Top of Records supplied

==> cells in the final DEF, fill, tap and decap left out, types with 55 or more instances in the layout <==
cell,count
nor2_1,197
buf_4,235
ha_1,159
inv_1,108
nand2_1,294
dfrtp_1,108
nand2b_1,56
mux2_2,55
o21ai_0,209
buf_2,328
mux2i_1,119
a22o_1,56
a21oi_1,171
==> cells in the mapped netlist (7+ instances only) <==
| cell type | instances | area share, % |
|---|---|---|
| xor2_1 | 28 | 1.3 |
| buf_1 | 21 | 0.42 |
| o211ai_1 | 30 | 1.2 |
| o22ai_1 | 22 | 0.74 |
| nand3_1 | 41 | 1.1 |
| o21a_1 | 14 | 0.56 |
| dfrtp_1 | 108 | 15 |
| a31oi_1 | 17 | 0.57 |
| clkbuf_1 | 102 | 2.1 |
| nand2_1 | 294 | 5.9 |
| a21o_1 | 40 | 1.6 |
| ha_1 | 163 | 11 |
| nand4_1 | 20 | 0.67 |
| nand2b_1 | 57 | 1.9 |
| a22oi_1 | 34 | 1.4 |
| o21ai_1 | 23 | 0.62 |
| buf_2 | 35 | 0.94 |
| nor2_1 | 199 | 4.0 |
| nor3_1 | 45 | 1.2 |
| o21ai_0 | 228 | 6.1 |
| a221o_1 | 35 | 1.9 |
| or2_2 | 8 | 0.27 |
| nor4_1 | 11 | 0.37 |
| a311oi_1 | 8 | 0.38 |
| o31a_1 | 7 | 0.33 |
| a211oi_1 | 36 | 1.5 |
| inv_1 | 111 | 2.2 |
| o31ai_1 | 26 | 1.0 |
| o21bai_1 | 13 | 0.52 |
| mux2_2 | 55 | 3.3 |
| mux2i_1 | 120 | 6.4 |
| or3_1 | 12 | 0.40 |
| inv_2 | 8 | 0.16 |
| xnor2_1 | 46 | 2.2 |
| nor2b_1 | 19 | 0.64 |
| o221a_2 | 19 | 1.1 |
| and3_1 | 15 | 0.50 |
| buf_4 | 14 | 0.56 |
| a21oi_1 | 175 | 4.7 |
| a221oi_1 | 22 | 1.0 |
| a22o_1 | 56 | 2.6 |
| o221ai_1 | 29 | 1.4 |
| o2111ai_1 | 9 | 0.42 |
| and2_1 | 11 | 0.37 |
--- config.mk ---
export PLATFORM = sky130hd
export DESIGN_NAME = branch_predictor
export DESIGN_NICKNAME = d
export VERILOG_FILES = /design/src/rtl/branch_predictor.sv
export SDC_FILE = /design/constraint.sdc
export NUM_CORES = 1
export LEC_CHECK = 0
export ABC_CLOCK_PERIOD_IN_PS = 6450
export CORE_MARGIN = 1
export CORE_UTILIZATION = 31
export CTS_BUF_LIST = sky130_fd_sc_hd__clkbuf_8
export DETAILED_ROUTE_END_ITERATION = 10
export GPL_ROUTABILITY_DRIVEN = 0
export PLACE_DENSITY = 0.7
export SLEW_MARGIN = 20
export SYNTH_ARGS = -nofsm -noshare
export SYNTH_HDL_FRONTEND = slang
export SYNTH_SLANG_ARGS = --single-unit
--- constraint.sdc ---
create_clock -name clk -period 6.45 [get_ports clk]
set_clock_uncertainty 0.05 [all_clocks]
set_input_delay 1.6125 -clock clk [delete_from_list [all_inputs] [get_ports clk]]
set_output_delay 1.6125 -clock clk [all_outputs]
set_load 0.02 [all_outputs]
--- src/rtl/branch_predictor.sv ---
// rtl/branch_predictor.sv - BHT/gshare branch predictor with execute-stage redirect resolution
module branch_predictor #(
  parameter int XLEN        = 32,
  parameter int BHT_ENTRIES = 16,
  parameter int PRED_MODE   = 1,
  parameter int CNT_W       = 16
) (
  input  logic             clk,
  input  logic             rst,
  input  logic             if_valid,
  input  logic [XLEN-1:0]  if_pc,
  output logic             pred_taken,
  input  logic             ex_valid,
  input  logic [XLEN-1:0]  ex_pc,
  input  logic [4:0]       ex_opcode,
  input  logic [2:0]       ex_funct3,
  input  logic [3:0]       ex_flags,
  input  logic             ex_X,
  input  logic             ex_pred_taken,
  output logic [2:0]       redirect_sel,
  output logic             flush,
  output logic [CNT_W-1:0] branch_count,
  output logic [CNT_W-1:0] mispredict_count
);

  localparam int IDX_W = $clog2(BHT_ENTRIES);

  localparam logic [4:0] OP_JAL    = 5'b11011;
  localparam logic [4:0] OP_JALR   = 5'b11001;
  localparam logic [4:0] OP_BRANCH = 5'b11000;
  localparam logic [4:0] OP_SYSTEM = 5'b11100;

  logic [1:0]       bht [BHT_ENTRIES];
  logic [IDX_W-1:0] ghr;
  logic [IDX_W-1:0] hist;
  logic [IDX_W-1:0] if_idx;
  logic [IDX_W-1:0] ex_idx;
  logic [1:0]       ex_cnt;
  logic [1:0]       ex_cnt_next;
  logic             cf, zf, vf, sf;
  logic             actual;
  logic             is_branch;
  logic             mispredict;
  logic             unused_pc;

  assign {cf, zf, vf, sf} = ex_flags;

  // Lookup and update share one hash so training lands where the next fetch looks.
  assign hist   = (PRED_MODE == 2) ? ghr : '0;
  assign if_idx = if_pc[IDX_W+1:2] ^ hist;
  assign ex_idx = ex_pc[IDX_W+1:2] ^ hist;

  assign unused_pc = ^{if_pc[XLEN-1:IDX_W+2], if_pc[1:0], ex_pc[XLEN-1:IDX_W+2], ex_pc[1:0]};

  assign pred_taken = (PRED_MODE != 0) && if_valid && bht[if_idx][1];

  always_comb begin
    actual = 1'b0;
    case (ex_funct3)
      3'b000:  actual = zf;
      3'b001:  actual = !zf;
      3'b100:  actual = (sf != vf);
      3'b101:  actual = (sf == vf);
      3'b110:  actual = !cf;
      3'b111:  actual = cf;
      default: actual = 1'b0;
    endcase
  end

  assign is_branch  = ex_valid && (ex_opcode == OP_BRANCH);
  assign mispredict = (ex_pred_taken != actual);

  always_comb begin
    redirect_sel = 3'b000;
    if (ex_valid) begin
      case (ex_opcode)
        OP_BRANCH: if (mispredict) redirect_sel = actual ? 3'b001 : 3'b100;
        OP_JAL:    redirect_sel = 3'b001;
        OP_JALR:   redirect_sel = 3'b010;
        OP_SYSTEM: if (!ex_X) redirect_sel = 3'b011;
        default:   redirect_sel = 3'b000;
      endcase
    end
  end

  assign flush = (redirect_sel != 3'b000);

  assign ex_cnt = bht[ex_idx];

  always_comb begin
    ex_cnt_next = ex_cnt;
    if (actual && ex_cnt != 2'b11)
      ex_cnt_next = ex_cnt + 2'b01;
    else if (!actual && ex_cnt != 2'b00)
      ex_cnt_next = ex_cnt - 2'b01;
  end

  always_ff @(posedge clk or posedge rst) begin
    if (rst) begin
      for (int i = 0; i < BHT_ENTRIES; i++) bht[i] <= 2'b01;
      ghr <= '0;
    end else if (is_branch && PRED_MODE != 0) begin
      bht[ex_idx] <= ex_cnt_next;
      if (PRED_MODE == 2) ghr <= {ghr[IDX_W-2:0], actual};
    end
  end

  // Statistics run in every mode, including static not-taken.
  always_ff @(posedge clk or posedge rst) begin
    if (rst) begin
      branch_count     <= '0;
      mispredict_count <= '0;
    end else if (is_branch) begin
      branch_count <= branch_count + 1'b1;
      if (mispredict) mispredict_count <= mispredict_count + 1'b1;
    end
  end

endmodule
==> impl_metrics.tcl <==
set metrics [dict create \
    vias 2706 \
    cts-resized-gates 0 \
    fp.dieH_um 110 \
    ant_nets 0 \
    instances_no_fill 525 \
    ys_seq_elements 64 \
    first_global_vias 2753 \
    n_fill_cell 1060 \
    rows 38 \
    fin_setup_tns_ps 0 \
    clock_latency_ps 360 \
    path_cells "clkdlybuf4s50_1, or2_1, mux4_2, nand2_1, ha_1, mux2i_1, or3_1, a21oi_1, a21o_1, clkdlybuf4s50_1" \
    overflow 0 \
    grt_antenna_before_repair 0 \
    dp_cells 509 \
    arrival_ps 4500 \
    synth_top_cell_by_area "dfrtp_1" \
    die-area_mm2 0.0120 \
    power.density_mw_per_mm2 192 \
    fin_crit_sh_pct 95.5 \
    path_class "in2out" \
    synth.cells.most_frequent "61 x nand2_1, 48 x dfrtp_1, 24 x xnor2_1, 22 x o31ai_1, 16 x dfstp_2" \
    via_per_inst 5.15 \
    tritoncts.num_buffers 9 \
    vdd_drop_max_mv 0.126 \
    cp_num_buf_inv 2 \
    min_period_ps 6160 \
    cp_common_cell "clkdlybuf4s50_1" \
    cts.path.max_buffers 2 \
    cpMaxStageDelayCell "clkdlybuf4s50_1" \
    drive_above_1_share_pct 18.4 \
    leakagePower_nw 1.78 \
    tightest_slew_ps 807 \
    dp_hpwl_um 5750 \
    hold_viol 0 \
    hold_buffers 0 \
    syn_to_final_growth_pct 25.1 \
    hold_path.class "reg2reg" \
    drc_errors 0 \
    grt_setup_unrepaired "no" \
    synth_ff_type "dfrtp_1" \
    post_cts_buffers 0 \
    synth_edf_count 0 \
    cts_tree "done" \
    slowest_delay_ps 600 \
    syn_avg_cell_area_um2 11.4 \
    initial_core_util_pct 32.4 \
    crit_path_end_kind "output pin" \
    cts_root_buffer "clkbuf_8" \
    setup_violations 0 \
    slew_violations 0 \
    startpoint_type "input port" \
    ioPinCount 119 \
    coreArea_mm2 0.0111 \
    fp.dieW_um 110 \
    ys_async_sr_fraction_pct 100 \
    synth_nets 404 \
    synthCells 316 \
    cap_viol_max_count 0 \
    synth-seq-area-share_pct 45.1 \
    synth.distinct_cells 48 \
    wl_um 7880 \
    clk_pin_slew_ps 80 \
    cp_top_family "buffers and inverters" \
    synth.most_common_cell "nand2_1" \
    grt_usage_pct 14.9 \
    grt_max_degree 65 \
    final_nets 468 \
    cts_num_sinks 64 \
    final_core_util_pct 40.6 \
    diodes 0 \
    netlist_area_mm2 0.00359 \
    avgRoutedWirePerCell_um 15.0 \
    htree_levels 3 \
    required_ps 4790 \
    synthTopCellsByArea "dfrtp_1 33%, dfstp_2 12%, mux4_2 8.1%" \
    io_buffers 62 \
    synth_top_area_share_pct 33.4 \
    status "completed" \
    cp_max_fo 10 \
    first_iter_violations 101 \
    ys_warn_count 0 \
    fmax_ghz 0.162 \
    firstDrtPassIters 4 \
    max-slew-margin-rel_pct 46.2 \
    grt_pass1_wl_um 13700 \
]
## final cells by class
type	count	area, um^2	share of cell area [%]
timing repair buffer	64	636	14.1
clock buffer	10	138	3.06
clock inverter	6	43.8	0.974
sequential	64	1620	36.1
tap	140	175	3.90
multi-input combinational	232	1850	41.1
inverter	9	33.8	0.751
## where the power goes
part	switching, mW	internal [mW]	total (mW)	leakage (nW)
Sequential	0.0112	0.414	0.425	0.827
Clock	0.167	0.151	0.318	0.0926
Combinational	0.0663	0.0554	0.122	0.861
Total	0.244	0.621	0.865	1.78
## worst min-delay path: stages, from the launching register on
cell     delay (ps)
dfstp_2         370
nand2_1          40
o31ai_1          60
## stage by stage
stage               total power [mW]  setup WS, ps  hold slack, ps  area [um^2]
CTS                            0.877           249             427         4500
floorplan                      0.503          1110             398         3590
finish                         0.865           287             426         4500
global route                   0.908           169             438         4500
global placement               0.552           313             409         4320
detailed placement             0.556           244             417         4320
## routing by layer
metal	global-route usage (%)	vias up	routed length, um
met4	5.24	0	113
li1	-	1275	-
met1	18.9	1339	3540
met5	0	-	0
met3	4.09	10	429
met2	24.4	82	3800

Bottom of Records supplied

◆ What is expected ◆
Please print the records above exactly from their first line. End with the line containing "o2111ai_1 | 9 | 0.42 |", and include it.

◆ Written answer ◆
==> cells in the final DEF, fill, tap and decap left out, types with 55 or more instances in the layout <==
cell,count
nor2_1,197
buf_4,235
ha_1,159
inv_1,108
nand2_1,294
dfrtp_1,108
nand2b_1,56
mux2_2,55
o21ai_0,209
buf_2,328
mux2i_1,119
a22o_1,56
a21oi_1,171
==> cells in the mapped netlist (7+ instances only) <==
| cell type | instances | area share, % |
|---|---|---|
| xor2_1 | 28 | 1.3 |
| buf_1 | 21 | 0.42 |
| o211ai_1 | 30 | 1.2 |
| o22ai_1 | 22 | 0.74 |
| nand3_1 | 41 | 1.1 |
| o21a_1 | 14 | 0.56 |
| dfrtp_1 | 108 | 15 |
| a31oi_1 | 17 | 0.57 |
| clkbuf_1 | 102 | 2.1 |
| nand2_1 | 294 | 5.9 |
| a21o_1 | 40 | 1.6 |
| ha_1 | 163 | 11 |
| nand4_1 | 20 | 0.67 |
| nand2b_1 | 57 | 1.9 |
| a22oi_1 | 34 | 1.4 |
| o21ai_1 | 23 | 0.62 |
| buf_2 | 35 | 0.94 |
| nor2_1 | 199 | 4.0 |
| nor3_1 | 45 | 1.2 |
| o21ai_0 | 228 | 6.1 |
| a221o_1 | 35 | 1.9 |
| or2_2 | 8 | 0.27 |
| nor4_1 | 11 | 0.37 |
| a311oi_1 | 8 | 0.38 |
| o31a_1 | 7 | 0.33 |
| a211oi_1 | 36 | 1.5 |
| inv_1 | 111 | 2.2 |
| o31ai_1 | 26 | 1.0 |
| o21bai_1 | 13 | 0.52 |
| mux2_2 | 55 | 3.3 |
| mux2i_1 | 120 | 6.4 |
| or3_1 | 12 | 0.40 |
| inv_2 | 8 | 0.16 |
| xnor2_1 | 46 | 2.2 |
| nor2b_1 | 19 | 0.64 |
| o221a_2 | 19 | 1.1 |
| and3_1 | 15 | 0.50 |
| buf_4 | 14 | 0.56 |
| a21oi_1 | 175 | 4.7 |
| a221oi_1 | 22 | 1.0 |
| a22o_1 | 56 | 2.6 |
| o221ai_1 | 29 | 1.4 |
| o2111ai_1 | 9 | 0.42 |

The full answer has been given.